**Task directions:** Reproduce exactly, and only, the lines below from the one containing "# hold bufs at CTS: 0" through the one containing "muxes: 4 / 4 / 8.831".

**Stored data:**
===== config.mk =====
export PLATFORM = sky130hd
export DESIGN_NAME = gray_counter_flat
export DESIGN_NICKNAME = d
export VERILOG_FILES = /design/src/rtl/gray_counter_pkg.sv /design/src/rtl/gray_counter_if.sv /design/src/rtl/gray_counter_bin_to_gray_n.sv /design/src/rtl/gray_counter.sv /design/src/flat_wrapper.sv
export SDC_FILE = /design/constraint.sdc
export NUM_CORES = 1
export LEC_CHECK = 0
export CORE_MARGIN = 5
export CORE_UTILIZATION = 25
export DETAILED_ROUTE_END_ITERATION = 10
export PLACE_DENSITY = 0.63
export SYNTH_ARGS = -nofsm -noshare
export SYNTH_HDL_FRONTEND = slang
export SYNTH_SLANG_ARGS = --single-unit

===== constraint.sdc =====
create_clock -name clk -period 2.53 [get_ports clk]
set_clock_uncertainty 0.05 [all_clocks]
set_input_delay 0.6325 -clock clk [delete_from_list [all_inputs] [get_ports clk]]
set_output_delay 0.6325 -clock clk [all_outputs]
set_load 0.02 [all_outputs]

===== src/rtl/gray_counter_pkg.sv =====
// Shared constants for the Gray-coded up/down counter: mode encodings and
// the legal width range with a helper used by the elaboration check.
package gray_counter_pkg;

  localparam int GRAY_MODE_WRAP = 0;
  localparam int GRAY_MODE_SAT  = 1;

  localparam int GRAY_WIDTH_MIN = 2;
  localparam int GRAY_WIDTH_MAX = 16;

  function automatic bit gray_width_legal(input int w);
    return (w >= GRAY_WIDTH_MIN) && (w <= GRAY_WIDTH_MAX);
  endfunction

  function automatic bit gray_mode_legal(input int m);
    return (m == GRAY_MODE_WRAP) || (m == GRAY_MODE_SAT);
  endfunction

endpackage


===== src/rtl/gray_counter_if.sv =====
// Control and status bundle of the Gray counter; the counter is the slave,
// whoever steers it (user logic or a bench) is the master.
interface gray_counter_if #(
  parameter int WIDTH = 4
) ();

  logic             en;
  logic             up;
  logic             load;
  logic [WIDTH-1:0] load_val;
  logic [WIDTH-1:0] bin;
  logic [WIDTH-1:0] gray;
  logic             wrap;
  logic             at_limit;

  modport master (
    output en, up, load, load_val,
    input  bin, gray, wrap, at_limit
  );

  modport slave (
    input  en, up, load, load_val,
    output bin, gray, wrap, at_limit
  );

endinterface


===== src/rtl/gray_counter_bin_to_gray_n.sv =====
// Purely combinational N-bit binary to reflected Gray converter.
module bin_to_gray_n #(
  parameter int WIDTH = 4
) (
  input  logic [WIDTH-1:0] i_bin,
  output logic [WIDTH-1:0] o_gray
);

  assign o_gray = i_bin ^ (i_bin >> 1);

endmodule


===== src/rtl/gray_counter.sv =====
// Registered up/down counter exposing binary and Gray views of the same state,
// with synchronous load and selectable wrap or saturate behaviour at the limits.
module gray_counter
  import gray_counter_pkg::*;
#(
  parameter int WIDTH    = 4,
  parameter int SATURATE = GRAY_MODE_WRAP
) (
  input  logic           clk,
  input  logic           rst_n,
  gray_counter_if.slave  io_bus
);

  if (!gray_width_legal(WIDTH)) begin : g_bad_width
    $error("gray_counter: WIDTH=%0d outside %0d..%0d", WIDTH, GRAY_WIDTH_MIN, GRAY_WIDTH_MAX);
  end
  if (!gray_mode_legal(SATURATE)) begin : g_bad_mode
    $error("gray_counter: SATURATE=%0d is not a known mode", SATURATE);
  end

  localparam logic [WIDTH-1:0] LP_ONE = WIDTH'(1);
  localparam bit               LP_SAT = (SATURATE == GRAY_MODE_SAT);

  logic [WIDTH-1:0] r_bin;
  logic [WIDTH-1:0] r_gray;
  logic             r_wrap;

  logic             w_at_max;
  logic             w_at_min;
  logic [WIDTH-1:0] w_next_bin;
  logic [WIDTH-1:0] w_next_gray;
  logic             w_next_wrap;

  assign w_at_max = &r_bin;
  assign w_at_min = ~|r_bin;

  // Next-state mux: load beats count, count beats hold; limits wrap or stick.
  always_comb begin
    w_next_bin  = r_bin;
    w_next_wrap = 1'b0;
    if (io_bus.load) begin
      w_next_bin = io_bus.load_val;
    end else if (io_bus.en) begin
      if (io_bus.up) begin
        if (!w_at_max) begin
          w_next_bin = r_bin + LP_ONE;
        end else if (!LP_SAT) begin
          w_next_bin  = '0;
          w_next_wrap = 1'b1;
        end
      end else begin
        if (!w_at_min) begin
          w_next_bin = r_bin - LP_ONE;
        end else if (!LP_SAT) begin
          w_next_bin  = '1;
          w_next_wrap = 1'b1;
        end
      end
    end
  end

  // Gray is formed from the next binary value so both registers update together.
  bin_to_gray_n #(
    .WIDTH (WIDTH)
  ) u_bin_to_gray (
    .i_bin  (w_next_bin),
    .o_gray (w_next_gray)
  );

  always_ff @(posedge clk) begin
    if (!rst_n) begin
      r_bin  <= '0;
      r_gray <= '0;
      r_wrap <= 1'b0;
    end else begin
      r_bin  <= w_next_bin;
      r_gray <= w_next_gray;
      r_wrap <= w_next_wrap;
    end
  end

  assign io_bus.bin      = r_bin;
  assign io_bus.gray     = r_gray;
  assign io_bus.wrap     = r_wrap;
  assign io_bus.at_limit = io_bus.up ? w_at_max : w_at_min;

endmodule

===== src/flat_wrapper.sv =====
// flat-port wrapper written by rule: the top's interface ports become plain ports
module gray_counter_flat import gray_counter_pkg::*;
#(
  parameter int WIDTH    = 4,
  parameter int SATURATE = GRAY_MODE_WRAP
)
  (clk, rst_n, io_bus_en, io_bus_up, io_bus_load, io_bus_load_val, io_bus_bin, io_bus_gray, io_bus_wrap, io_bus_at_limit);
  gray_counter_if #(.WIDTH(WIDTH)) io_bus_i ();
  input  logic clk;
  input  logic rst_n;
  input wire logic [$bits(io_bus_i.en)-1:0] io_bus_en;
  input wire logic [$bits(io_bus_i.up)-1:0] io_bus_up;
  input wire logic [$bits(io_bus_i.load)-1:0] io_bus_load;
  input wire logic [$bits(io_bus_i.load_val)-1:0] io_bus_load_val;
  output wire logic [$bits(io_bus_i.bin)-1:0] io_bus_bin;
  output wire logic [$bits(io_bus_i.gray)-1:0] io_bus_gray;
  output wire logic [$bits(io_bus_i.wrap)-1:0] io_bus_wrap;
  output wire logic [$bits(io_bus_i.at_limit)-1:0] io_bus_at_limit;
  assign io_bus_i.en = io_bus_en;
  assign io_bus_i.up = io_bus_up;
  assign io_bus_i.load = io_bus_load;
  assign io_bus_i.load_val = io_bus_load_val;
  assign io_bus_bin = io_bus_i.bin;
  assign io_bus_gray = io_bus_i.gray;
  assign io_bus_wrap = io_bus_i.wrap;
  assign io_bus_at_limit = io_bus_i.at_limit;
  gray_counter #(.WIDTH(WIDTH), .SATURATE(SATURATE)) u_core (.clk(clk), .rst_n(rst_n), .io_bus(io_bus_i));
endmodule

==> summary.txt <==
Crit path cell chain: clkdlybuf4s50_1 > or3b_4 > o21ai_2 > buf_6
Gr usage total: 9.112%
CP delay by family, top: buffers and inverters
Yosys reg bits: 8
# diodes: 0
Clock Latency Late Sink: 0.25 ns
Cts bufs inserted: 3
Average cell area after synthesis: 8.451 um^2
Detailed-route DRC error count: 0
CP max FO: 2
Area growth syn-to-layout: 60.26%
MaxCap Viol Count: 0
Final Hold Fails: 0
Initial antenna violation count: 0
Asr flop ratio synth: 0%
Design area: 772.0 um^2
Yosys top cell by area: dfxtp_1
Leak pwr: 0.3359 nW
Worst setup margin: 0.05784 ns
Relative max-transition margin: 75.97%
Final setup fails: 0
Ys Warns: 0
Crit-path max cell delay: 0.44 ns
Synth cell count leaders: dfxtp_1, nor2_1, inv_1, nand2_1
# hold bufs at CTS: 0
RSZ-0062 raised after global routing: false
Synth unique cells: 27
Mapped Area: 481.7 um^2
WL per Instance: 10.72 um
Post-Syn Nets: 68
Starting Density: 27.02%
Slowest cell on crit path: clkdlybuf4s50_1
First-pass GRT wire length: 1856 um
Total length of routed wires: 1169 um
Number of vias per cell: 4.578
# IOs: 19
Main synth FF type: dfxtp_1
Clock sinks: 8
Buffers & Inverters on Critical Path: 2
Total core area: 1783 um^2
CTS tree: yes
Required @ worst endpoint: 1.85 ns
Min Tclk post-route: 2.472 ns
Clock-pin slew on the worst setup and hold paths: 0.05 ns
Slew @ Worst Pin: 0.3504 ns
Pin count of the biggest net entering global routing: 10
Share of layout cells above drive strength 1: 20.24%
TNS Setup: 0 ns
GR Overflow Total: 0
Die Y: 53.90 um
VDD IR max: 0.2776 mV
# H-tree levels: 1
Postcts setup bufs: 0
Ranking of synthesized cells by area: dfxtp_1, nor2_1, ha_1
ANT nets after route: 0
EDFF count, synth: 0
Pwr/cell area: 501.4 nW/um^2
Nets: 97
Register area share after synthesis: 33.25%
CTS Buffer Depth: 2
Worst EP arrival: 1.79 ns
Status: complete, no violations
Area fraction of the dominant cell type after synthesis: 33.25%
Via Count: 499
Area post-placement: 742.0 um^2
Mapped Cells: 57
CP Capture Type: primary output
Rows: 15
Root Buffer: clkbuf_4
Hold Crit Class: reg -> reg
Cells after DPL: 106
Initial DRC count: 3
Die Width: 53.90 um
Hpwl dp: 938.7 um
WS Path Type: in -> out
Quantity of I/O buffers inserted on ports: 18
Vias in the first global route: 458
Routability cong.: 0.7582
CP Launch Type: input port
Period Utilization, post-route: 97.71%
Drt pass-1 iters: 4
DP Worst Slack: -0.5492 ns
Tot Pwr: 387.1 uW
Max-slew violations: 0
Final Non-Filler Cells: 109
FMAX: 404.5 MHz
Die ar.: 2905 um^2
[cell families (layout without fill, tap and decap cells)]
group / count (synthesis) / after routing / share of synthesized area [%]
xor gates and xnor gates: 3 / 3 / 5.456
buffers and inverters: 7 / 34 / 6.234
AOI/OAI and AO/OA: 12 / 12 / 19.74
adders and majority gates: 2 / 2 / 5.194
DFF: 8 / 8 / 33.25
and+or+nand+nor: 21 / 21 / 21.30
muxes: 4 / 4 / 8.831
[cell usage in the layout (no fill, tap or decap), types with 2 or more instances in the layout]
cell type	count
clkbuf_4	3
inv_1	5
mux2i_1	2
clkdlybuf4s50_1	17
xor2_1	2
nand3_1	2
nor2_1	8
o31ai_1	2
nand2_1	5
dfxtp_1	8
buf_4	8
a31oi_1	2
and3_1	2
ha_1	2
[tightest hold or removal path: cells and delay by family, from the launching register on]
| family | cells | cell delay [ns] |
|---|---|---|
| buffers and inverters | 1 | 0.15 |
| flip-flops | 1 | 0.30 |
| AO/OA/AOI/OAI | 1 | 0.11 |
| AND/OR/NAND/NOR | 2 | 0.14 |
[timing repair]
item	4_1_cts	5_1_grt
endpoints found under the setup margin	1	1
pin swaps	0	1
resized for setup	8	2
hold endpoints to repair	0	0
[path summary, 6_finish.rpt]
check                                     startpoint               endpoint  slack [ns]  depth (start not counted)
worst min-delay path            u_core.io_bus.bin[0]   u_core.io_bus.bin[0]        0.68                          4
worst max-delay path                       io_bus_up        io_bus_at_limit        0.06                          4
worst max register to register  u_core.io_bus.bin[1]  u_core.io_bus.gray[2]        0.58                          6
worst min register to register  u_core.io_bus.bin[0]   u_core.io_bus.bin[0]        0.68                          4
[flip-flops by register name, summed over array words and instances (netlist names)]
name	flops
u_core.io_bus.gray	4
u_core.io_bus.bin	3
u_core.io_bus.wrap	1
[metrics by stage]
stage / hold WS, ns / utilization (%)
floorplan: 0.6407 / -
global placement: 0.6576 / 41.61
detailed placement: 0.6670 / 41.61
CTS: 0.6750 / 42.95
global route: 0.7426 / 43.30
finish: 0.6836 / 43.30
[power breakdown]
group	internal, mW	total [mW]	switching (mW)	leakage (nW)
Combinational	0.0778	0.146	0.0687	0.256
Sequential	0.138	0.145	0.00657	0.0662
Clock	0.0541	0.0956	0.0415	0.0138
Total	0.270	0.387	0.117	0.336
[routing by layer]
layer	GRT usage, %	vias up	share of wire [%]
met5	0	-	0
met4	3.830	0	0
met3	4.986	0	6.4
met2	14.31	14	51
met1	10.08	231	42
li1	-	254	-
[layout make-up]
type                    count  area [um^2]
fillers                   173         1011
inverters                   5        18.77
multi-input cells          42        297.8
repair buffers             26        241.5
well taps                  25        31.28
flip-flops and latches      8        160.2
clock buffers               3        22.52
Power figures use the tool's default switching activity.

**Your response:**
# hold bufs at CTS: 0
RSZ-0062 raised after global routing: false
Synth unique cells: 27
Mapped Area: 481.7 um^2
WL per Instance: 10.72 um
Post-Syn Nets: 68
Starting Density: 27.02%
Slowest cell on crit path: clkdlybuf4s50_1
First-pass GRT wire length: 1856 um
Total length of routed wires: 1169 um
Number of vias per cell: 4.578
# IOs: 19
Main synth FF type: dfxtp_1
Clock sinks: 8
Buffers & Inverters on Critical Path: 2
Total core area: 1783 um^2
CTS tree: yes
Required @ worst endpoint: 1.85 ns
Min Tclk post-route: 2.472 ns
Clock-pin slew on the worst setup and hold paths: 0.05 ns
Slew @ Worst Pin: 0.3504 ns
Pin count of the biggest net entering global routing: 10
Share of layout cells above drive strength 1: 20.24%
TNS Setup: 0 ns
GR Overflow Total: 0
Die Y: 53.90 um
VDD IR max: 0.2776 mV
# H-tree levels: 1
Postcts setup bufs: 0
Ranking of synthesized cells by area: dfxtp_1, nor2_1, ha_1
ANT nets after route: 0
EDFF count, synth: 0
Pwr/cell area: 501.4 nW/um^2
Nets: 97
Register area share after synthesis: 33.25%
CTS Buffer Depth: 2
Worst EP arrival: 1.79 ns
Status: complete, no violations
Area fraction of the dominant cell type after synthesis: 33.25%
Via Count: 499
Area post-placement: 742.0 um^2
Mapped Cells: 57
CP Capture Type: primary output
Rows: 15
Root Buffer: clkbuf_4
Hold Crit Class: reg -> reg
Cells after DPL: 106
Initial DRC count: 3
Die Width: 53.90 um
Hpwl dp: 938.7 um
WS Path Type: in -> out
Quantity of I/O buffers inserted on ports: 18
Vias in the first global route: 458
Routability cong.: 0.7582
CP Launch Type: input port
Period Utilization, post-route: 97.71%
Drt pass-1 iters: 4
DP Worst Slack: -0.5492 ns
Tot Pwr: 387.1 uW
Max-slew violations: 0
Final Non-Filler Cells: 109
FMAX: 404.5 MHz
Die ar.: 2905 um^2
[cell families (layout without fill, tap and decap cells)]
group / count (synthesis) / after routing / share of synthesized area [%]
xor gates and xnor gates: 3 / 3 / 5.456
buffers and inverters: 7 / 34 / 6.234
AOI/OAI and AO/OA: 12 / 12 / 19.74
adders and majority gates: 2 / 2 / 5.194
DFF: 8 / 8 / 33.25
and+or+nand+nor: 21 / 21 / 21.30
muxes: 4 / 4 / 8.831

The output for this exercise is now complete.